It was built at the beginning of the nineteenth century in neoclassical Creole style. it is a representative example of a ground floor masonry building for residential use. The property is part of a group of structures said to have been built to house Spanish officers. The houses are located on what became Ernesto Ramos Antonini Street. They were built during the last quarter of the nineteenth century. Their construction followed the rules established for the rebuilding of Villa de Mayagüez, following the Great Fire of 1841. The rules dictated plot size, height, construction materials, and perimeter walls (height and materials), and specified the use of a document outlining approved facade designs.

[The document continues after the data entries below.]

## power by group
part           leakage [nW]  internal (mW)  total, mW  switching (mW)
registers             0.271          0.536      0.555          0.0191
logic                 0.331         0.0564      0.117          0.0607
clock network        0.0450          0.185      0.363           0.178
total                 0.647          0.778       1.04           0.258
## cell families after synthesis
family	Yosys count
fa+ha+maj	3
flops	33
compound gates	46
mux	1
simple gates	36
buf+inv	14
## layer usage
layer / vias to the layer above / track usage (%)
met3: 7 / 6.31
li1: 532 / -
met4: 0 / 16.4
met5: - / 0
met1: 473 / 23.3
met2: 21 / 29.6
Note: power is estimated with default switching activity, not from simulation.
File: config.mk
export PLATFORM = sky130hd
export DESIGN_NAME = timer_sched
export DESIGN_NICKNAME = d
export VERILOG_FILES = /design/src/rtl/timer_sched.sv
export SDC_FILE = /design/constraint.sdc
export NUM_CORES = 1
export LEC_CHECK = 0
export CORE_MARGIN = 2
export CORE_UTILIZATION = 35
export DETAILED_ROUTE_END_ITERATION = 6
export DONT_BUFFER_PORTS = 1
export PLACE_DENSITY = 0.53
export SYNTH_ARGS = -nofsm -noshare
export SYNTH_HDL_FRONTEND = slang
export SYNTH_SLANG_ARGS = --single-unit
File: constraint.sdc
create_clock -name clk -period 4.3 [get_ports clk]
set_clock_uncertainty 0.05 [all_clocks]
set_input_delay 0.645 -clock clk [delete_from_list [all_inputs] [get_ports clk]]
set_output_delay 0.645 -clock clk [all_outputs]
set_load 0.05 [all_outputs]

The lots were distributed giving the owners a term of four to six months for construction. It was forbidden to add a wooden roof, to prevent future fires from spreading easily. These rules marked a transformation and evolution in the urban fabric and architecture of Mayagüez. Most likely because of those rules its architecture has the highest interiors on the island.

The structure operated for many years as the warehouse for La Siempreviva fabric store. In 2004, and after the store closed, the building was designated as a historical building and inducted into the Puerto Rico Register of Historic Sites and Zones by the Puerto Rico Planning Board. In 2022, after many years in disrepair, it was purchased and work began on its reconstruction by a non for profit. It is intended to serve as the gathering space for the Phi Sigma Alpha fraternity. The renovated structure was inaugurated on April 5, 2025.